In 1870, Captain Samuel Dunnell steered his steamship Vaquero into the bay to offload his cargo of lumber and shingles, soon thereafter constructing a small wharf and warehouse he called “Newport Landing.” Five years later the McFadden brothers acquired the landing, and for the next 19 years, operated a thriving commercial trade and shipping business. However, the bay was not a true harbor: sand bars and a treacherous entrance convinced the McFaddens to move their shipping business to calmer waters, so they constructed a large pier at the oceanfront, on the developing peninsula. McFadden Wharf was a booming shipping and commercial center and a town began to grow—until 1899, when the federal government decided to fund a new harbor at San Pedro, with the intention of making it southern California’s major seaport.

 

In 1902, James McFadden sold his Newport properties, including the fledgling townsite, and about half of the peninsula, to William Collins and C.S. Hanson, seasoned entrepreneurs who immediately saw Newport Bay’s potential as a resort and recreation area. With Henry Huntington as a new partner (whose Pacific Electric Railway “Red Cars” had already attracted thousands of visitors from Los Angeles), they began dredging a channel on the north side of the bay in 1906 to deepen Newport Harbor, depositing the sand and silt on tidelands that helped solidify Balboa Peninsula.
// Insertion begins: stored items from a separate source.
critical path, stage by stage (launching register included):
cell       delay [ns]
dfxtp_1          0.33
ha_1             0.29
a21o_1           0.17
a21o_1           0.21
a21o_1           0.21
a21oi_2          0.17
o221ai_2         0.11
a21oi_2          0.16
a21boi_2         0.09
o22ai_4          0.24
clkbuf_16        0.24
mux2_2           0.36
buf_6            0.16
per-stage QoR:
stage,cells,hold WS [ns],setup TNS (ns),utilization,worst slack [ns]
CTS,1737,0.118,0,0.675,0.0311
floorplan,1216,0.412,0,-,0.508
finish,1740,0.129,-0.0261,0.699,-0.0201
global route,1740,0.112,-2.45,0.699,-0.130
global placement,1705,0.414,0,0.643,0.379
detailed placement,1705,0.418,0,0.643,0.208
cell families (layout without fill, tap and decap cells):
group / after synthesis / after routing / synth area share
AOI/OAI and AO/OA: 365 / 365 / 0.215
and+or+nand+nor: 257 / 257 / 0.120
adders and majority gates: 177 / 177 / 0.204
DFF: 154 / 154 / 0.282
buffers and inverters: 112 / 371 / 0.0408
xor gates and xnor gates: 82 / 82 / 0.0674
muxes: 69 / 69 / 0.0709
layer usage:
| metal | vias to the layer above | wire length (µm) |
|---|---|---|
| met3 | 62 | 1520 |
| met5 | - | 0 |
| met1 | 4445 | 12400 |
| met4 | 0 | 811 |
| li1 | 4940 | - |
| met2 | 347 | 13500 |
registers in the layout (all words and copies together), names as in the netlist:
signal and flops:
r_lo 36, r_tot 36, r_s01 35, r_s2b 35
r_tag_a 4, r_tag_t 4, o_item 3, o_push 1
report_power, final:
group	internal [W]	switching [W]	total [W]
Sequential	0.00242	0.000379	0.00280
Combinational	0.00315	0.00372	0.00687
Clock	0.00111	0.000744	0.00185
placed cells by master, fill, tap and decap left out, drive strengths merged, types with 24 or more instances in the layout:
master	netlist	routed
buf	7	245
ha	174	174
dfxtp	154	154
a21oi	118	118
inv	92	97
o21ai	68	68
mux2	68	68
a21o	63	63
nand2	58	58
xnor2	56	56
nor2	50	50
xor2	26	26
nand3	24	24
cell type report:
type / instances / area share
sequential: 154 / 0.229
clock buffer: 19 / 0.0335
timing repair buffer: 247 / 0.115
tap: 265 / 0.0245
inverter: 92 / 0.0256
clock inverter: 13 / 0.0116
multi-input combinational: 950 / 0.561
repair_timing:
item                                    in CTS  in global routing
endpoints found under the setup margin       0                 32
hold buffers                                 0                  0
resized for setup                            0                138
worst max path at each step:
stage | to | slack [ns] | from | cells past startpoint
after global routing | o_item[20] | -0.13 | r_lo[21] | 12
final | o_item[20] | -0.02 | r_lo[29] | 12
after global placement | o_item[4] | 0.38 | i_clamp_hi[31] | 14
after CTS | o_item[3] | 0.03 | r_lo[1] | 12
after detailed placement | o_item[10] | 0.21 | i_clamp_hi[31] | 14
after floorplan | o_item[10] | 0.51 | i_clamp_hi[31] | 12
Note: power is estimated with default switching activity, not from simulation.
### config.mk
export PLATFORM = sky130hd
export DESIGN_NAME = dwc3_cell
export DESIGN_NICKNAME = d
export VERILOG_FILES = /design/src/rtl/dwc3_pkg.sv /design/src/rtl/dwc3_cell.sv
export SDC_FILE = /design/constraint.sdc
export NUM_CORES = 2
export LEC_CHECK = 0
export BUFFER_PORTS_ARGS = -buffer_cell sky130_fd_sc_hd__buf_2
export CORE_MARGIN = 10
export CORE_UTILIZATION = 60
export DETAILED_ROUTE_END_ITERATION = 8
export HOLD_SLACK_MARGIN = 0.08
export PLACE_DENSITY = 0.78
export SYNTH_ARGS = -nofsm -noshare
export SYNTH_HDL_FRONTEND = slang
export SYNTH_SLANG_ARGS = --single-unit
### constraint.sdc
create_clock -name i_clk -period 16 [get_ports i_clk]
set_input_delay 2.4 -clock i_clk [delete_from_list [all_inputs] [get_ports i_clk]]
set_output_delay 2.4 -clock i_clk [all_outputs]
set_load 0.005 [all_outputs]
### src/rtl/dwc3_pkg.sv
// ----------------------------------------------------------------------------
// dwc3_pkg
// Types and constants shared by the 3x3 depthwise convolution block.
// ----------------------------------------------------------------------------
package dwc3_pkg;

    localparam int PIX_W       = 16;
    localparam int KROW_W      = 48;
    localparam int OUT_W       = 32;
    localparam int PROD_W      = 32;
    localparam int PSUM_W      = 34;
    localparam int SUM2_W      = 35;
    localparam int TOT_W       = 36;
    localparam int IMG_W_BITS  = 11;
    localparam int CFG_IDX_W   = 3;
    localparam int CFG_DATA_W  = 48;

    localparam logic [CFG_IDX_W-1:0] CFG_KERNEL_TOP = 3'd0;
    localparam logic [CFG_IDX_W-1:0] CFG_KERNEL_MID = 3'd1;
    localparam logic [CFG_IDX_W-1:0] CFG_KERNEL_BOT = 3'd2;
    localparam logic [CFG_IDX_W-1:0] CFG_BIAS       = 3'd3;
    localparam logic [CFG_IDX_W-1:0] CFG_CLAMP_LOW  = 3'd4;
    localparam logic [CFG_IDX_W-1:0] CFG_CLAMP_HIGH = 3'd5;
    localparam logic [CFG_IDX_W-1:0] CFG_IMG_WIDTH  = 3'd6;

    localparam logic signed [OUT_W-1:0] CLAMP_LOW_RST  = 32'sh8000_0000;
    localparam logic signed [OUT_W-1:0] CLAMP_HIGH_RST = 32'sh7FFF_FFFF;
    localparam logic [IMG_W_BITS-1:0]   IMG_WIDTH_RST  = 11'd1024;

    localparam int OQ_DEPTH = 16;
    localparam int OQ_SLACK = 9;
    localparam int OQ_PTR_W = $clog2(OQ_DEPTH);
    localparam int OQ_CNT_W = OQ_PTR_W + 1;

    // index 0 top, 1 middle, 2 bottom
    typedef logic [2:0][PIX_W-1:0] t_col;

    typedef struct packed {
        logic valid;
        logic row_end;
        logic image_end;
        logic last_of_run;
    } t_tag;

    typedef struct packed {
        logic                    req_type;
        logic signed [PIX_W-1:0] pixel_value;
    } t_in_item;

    typedef struct packed {
        logic signed [OUT_W-1:0] out_value;
        logic                    row_end;
        logic                    image_end;
        logic                    last_of_run;
    } t_out_item;

endpackage

### src/rtl/dwc3_cell.sv
// ----------------------------------------------------------------------------
// dwc3_cell
// One window column: holds three pixels, passes them on at each shift and
// forms the weighted sum of its column over two register stages.
// ----------------------------------------------------------------------------
module dwc3_cell (
    input  logic                                i_clk,
    input  logic                                i_rst_n,
    input  logic                                i_shift,
    input  dwc3_pkg::t_col                      i_col,
    input  dwc3_pkg::t_col                      i_wgt,
    output dwc3_pkg::t_col                      o_col,
    output logic signed [dwc3_pkg::PSUM_W-1:0]  o_psum
);
    import dwc3_pkg::*;

    t_col                     r_col;
    logic signed [PROD_W-1:0] r_prod [3];
    logic signed [PROD_W-1:0] n_prod [3];
    logic signed [PSUM_W-1:0] r_psum;
    logic signed [PSUM_W-1:0] n_psum;

    always_comb begin
        for (int k = 0; k < 3; k++) begin
            n_prod[k] = PROD_W'(signed'(r_col[k])) * PROD_W'(signed'(i_wgt[k]));
        end
        n_psum = PSUM_W'(r_prod[0]) + PSUM_W'(r_prod[1]) + PSUM_W'(r_prod[2]);
    end

    always_ff @(posedge i_clk) begin
        if (!i_rst_n) begin
            r_col <= '0;
        end else if (i_shift) begin
            r_col <= i_col;
        end
    end

    always_ff @(posedge i_clk) begin
        for (int k = 0; k < 3; k++) begin
            r_prod[k] <= n_prod[k];
        end
        r_psum <= n_psum;
    end

    assign o_col  = r_col;
    assign o_psum = r_psum;

endmodule

==> results.json <==
{
  "cp.arrival_ns": 8.65,
  "final-max-slew-violation-count": 0,
  "crit_end": "r_prod[0][63]$_DFF_P_",
  "grt-ovfl-total": 0,
  "relSlewSlack": 0.256,
  "path_common_cell": "fa_1",
  "synth_top_area_cell": "fa_1",
  "fin_area_um2": 38000,
  "ys_async_sr_fraction": 0,
  "post_cts_buffers": 0,
  "num_antenna_cells": 0,
  "cp_slowest_cell": "fa_1",
  "hold_ws_ns": 0.590,
  "max_slew.worst_pin.slew_ns": 1.12,
  "htreeDepth": 4,
  "maxCapViolations": 0,
  "post_drt_wl_per_cell_um": 17.9,
  "cts_tree": "done",
  "cpPeakStageDelay_ns": 0.93,
  "regToRegSetupSlack_ns": 9.06,
  "ys_warn_count": 0,
  "cp_max_fo": 16,
  "reg2reg_from": "o_col[38]$_SDFFE_PN0P_",
  "reg2reg_depth": 21,
  "period_share": 0.517,
  "areaGrowthSynthToFinish_pct": 5.95,
  "synth.top_cell.area_share": 0.458,
  "powerDensity_nw_per_um2": 179,
  "grt_start_max_net_pins": 49,
  "cts.sinks": 178,
  "num-fill-cells": 4782,
  "ctsLongestPathBuffers": 2,
  "synth.distinct_cells": 68,
  "num_vias": 25299,
  "fin_skew_ns": 0.0202,
  "syn_avg_cell_area_um2": 9.51,
  "antenna_found_initial": 1,
  "fin_util": 0.643,
  "total_leakage_power_nw": 19.5,
  "grt_pass1_vias": 27503,
  "path_delay_family": "adder cells",
  "r2r_end": "r_prod[0][95]$_DFF_P_",
  "firstDrtPassIters": 6,
  "startpoint_type": "primary input",
  "dieWidth_um": 264,
  "irDropWorstVdd_uv": 170,
  "ys_seq_area_frac": 0.0995,
  "dr.first_iter.drc_count": 1671,
  "fin_crit_ns": 8.28,
  "pin_count": 181,
  "cp_num_cells": 20,
  "synth_nets": 4965,
  "globalplace.congestion": 0.930,
  "place_area_um2": 37300,
  "grt_usage": 0.252,
  "drc": 0,
  "syn_area_um2": 35800,
  "clk_pin_slew_ns": 0.08,
  "synthTopCellsByArea": "fa_1 (46%), dfxtp_1 (9.9%), ha_1 (9.7%), inv_1 (9.3%), and2_1 (6.2%)",
  "cp-end-kind": "flop",
  "hold_violations": 0,
  "path_class": "primary input to flop",
  "outcome": "complete, no violations",
  "rsz0062_at_grt": "false",
  "worstPathRequired_ns": 16.37,
  "setup_viol": 0,
  "synth-main-ff-cell": "dfxtp_1",
  "synth_edf_count": 0,
  "placeableCoreArea_um2": 59000,
  "max_freq_ghz": 0.121,
  "viasPerCell": 5.44,
  "critPathBufInv": 4,
  "numCtsBuffers": 17,
  "startpoint": "i_wgt[17]",
  "tns_ns": 0,
  "die-area_um2": 69900,
  "nNetsFinal": 5061,
  "routed_wl_um": 83200,
  "rows": 89,
  "cts_resized": 0,
  "hold_path.class": "flop to flop",
  "root_buffer": "clkbuf_16",
  "netlist_instances": 3769,
  "holdBufCountCts": 0,
  "synth_seq_cells": 178,
  "drive_gt1_frac": 0.0583,
  "start_util": 0.607,
  "crit_chain": "buf_2 -> nand2_1 -> inv_1 -> fa_1 -> fa_1 -> fa_1 -> fa_1 -> fa_1 -> inv_1 -> fa_1 -> inv_1 -> ha_1 -> nand4_1 -> or3_1 -> o22a_1 -> a41oi_1 -> a211oi_1 -> a21oi_1 -> nor2_1 -> xnor2_1",
  "grt_pass1_wl_um": 142000,
  "clk_latency_ns": 0.50,
  "die_h_um": 264,
  "drt.antenna.violating_nets": 0,
  "dp_hpwl_um": 68100,
  "numPortBuffers": 180
}
-- report_power, final --
part           switching, mW  internal, mW
sequential             0.132         0.691
clock                  0.246         0.218
combinational           3.21          2.30
total                   3.59          3.21
-- per-stage QoR --
stage	power (mW)	cells	setup WS, ns
floorplan	4.80	3769	7.69
global placement	6.18	4619	7.37
detailed placement	6.26	4619	7.22
CTS	6.78	4651	7.75
global route	7.52	4651	7.38
finish	6.79	4651	7.72
-- worst min path at each step --
stage,slack (ns),cells past startpoint,end,startpoint
3_3_place_gp,0.56,1,r_prod[0][32]$_DFF_P_,o_col[16]$_SDFFE_PN0P_
2_1_floorplan,0.53,1,r_prod[0][0]$_DFF_P_,o_col[0]$_SDFFE_PN0P_
5_1_grt,0.61,1,r_prod[0][32]$_DFF_P_,o_col[16]$_SDFFE_PN0P_
3_5_place_dp,0.57,1,r_prod[0][32]$_DFF_P_,o_col[16]$_SDFFE_PN0P_
4_1_cts,0.59,1,r_prod[0][32]$_DFF_P_,o_col[16]$_SDFFE_PN0P_
6_report,0.59,1,r_prod[0][32]$_DFF_P_,o_col[16]$_SDFFE_PN0P_
-- state kept, by name (all words and copies together), names as in the netlist --
signal	count
o_psum	34
o_col	48
r_prod	96
-- area by class of cell --
class                   instances  area [um2]  share of cell area
multi-input cells            2598       28500               0.752
well taps                     773         967              0.0255
flip-flops and latches        178        3560              0.0939
clock inverters                15         213             0.00560
clock buffers                  17         425              0.0112
inverters                     887        3330              0.0877
repair buffers                183         926              0.0244
-- metal layers --
| layer | vias to the layer above | routed length (um) | GRT usage |
|---|---|---|---|
| met5 | - | 0 | 0 |
| met2 | 956 | 38700 | 0.395 |
| met4 | 0 | 2400 | 0.0791 |
| met3 | 159 | 7150 | 0.0621 |
| li1 | 11375 | - | - |
| met1 | 12809 | 34900 | 0.340 |
-- Yosys cell counts (7+ instances only) --
| library cell | number |
|---|---|
| inv_1 | 886 |
| fa_1 | 819 |
| nand2_1 | 419 |
| and2_1 | 357 |
| ha_1 | 278 |
| dfxtp_1 | 178 |
| clkbuf_1 | 102 |
| nor2_1 | 98 |
| xnor2_1 | 97 |
| a21oi_1 | 95 |
| nor2b_1 | 56 |
| o21ai_0 | 52 |
| mux2i_1 | 50 |
| a21o_1 | 34 |
| xor2_1 | 31 |
| nand2b_1 | 26 |
| nand3_1 | 19 |
| o21a_1 | 19 |
| a211oi_1 | 16 |
| nor3_1 | 16 |
| o21bai_1 | 13 |
| and3_1 | 11 |
| a211o_1 | 7 |
-- worst reg2reg max path: cells and delay by family (launching register included) --
family,cells,cell delay (ns)
fa+ha+maj,7,3.38
compound gates,6,1.92
flops,1,0.87
simple gates,2,0.28
buf+inv,5,0.27
xor+xnor,1,0.13
-- cell families after synthesis --
group	after synthesis	synth area share
multiplexers	50	0.0140
AO/OA/AOI/OAI	292	0.0529
XOR/XNOR	128	0.0313
AND/OR/NAND/NOR	1031	0.144
buffers and inverters	993	0.104
adder cells (fa/ha/maj)	1097	0.555
flip-flops	178	0.0995
-- cell usage in the layout, fill, tap and decap left out, types with 26 or more instances in the layout --
| master | n |
|---|---|
| inv_1 | 886 |
| and2_1 | 357 |
| a21o_1 | 34 |
| dfxtp_1 | 178 |
| nor2b_1 | 56 |
| buf_2 | 179 |
| fa_1 | 819 |
| ha_1 | 278 |
| xnor2_1 | 97 |
| nand2_1 | 419 |
| nor2_1 | 98 |
| nand2b_1 | 26 |
| o21ai_0 | 52 |
| mux2i_1 | 50 |
| xor2_1 | 31 |
| a21oi_1 | 95 |
No activity file was read; power rests on OpenSTA's default activity.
Two years later, the dredge started cutting a channel along the bay’s north side, piling the sand and silt up on a mud flat—and thus created Balboa Island. As this began to take shape, William Collins launched a national advertising campaign, offering 30-by-85-foot lots, both inland and waterfront, as summer vacation homesites, promising major infrastructure improvements.     

 

His promises didn’t materialize soon enough: By 1911 Balboa Island owners were leaving in substantial numbers, tired of non-existent gas and electricity, poor roads, a poorly constructed sewer system, and an inadequate seawall. Lot prices fell to as little as half of what they had sold for in 1909. Unwilling to give up, in 1914 Collins initiated a massive, extravagant marketing campaign, attracting new people from all over who came to enjoy races, tours, food and parades. Before long new owners moved in, and in 1916 Balboa Island became part of the City of Newport Beach.

 

The promised infrastructure improvements took several years longer, things like paved roads, sewers and street lights; but in 1920 a gas utility finally provided heating and lights, and the first ferry service opened that year. Other improvements, including bridges, rebuilt seawalls, and public docks, have followed over the years.  

 

Today, man-made Balboa Island is a year-round harborside community, a popular tourist destination known for its exciting boardwalk, trendy shops, quaint restaurants, and pristine beaches; and a favorite recreational area that offers abundant outdoor activities. It is one of the densest communities in Orange County, and also one of the most expensive real estate markets in North America, outside of Lower Manhattan.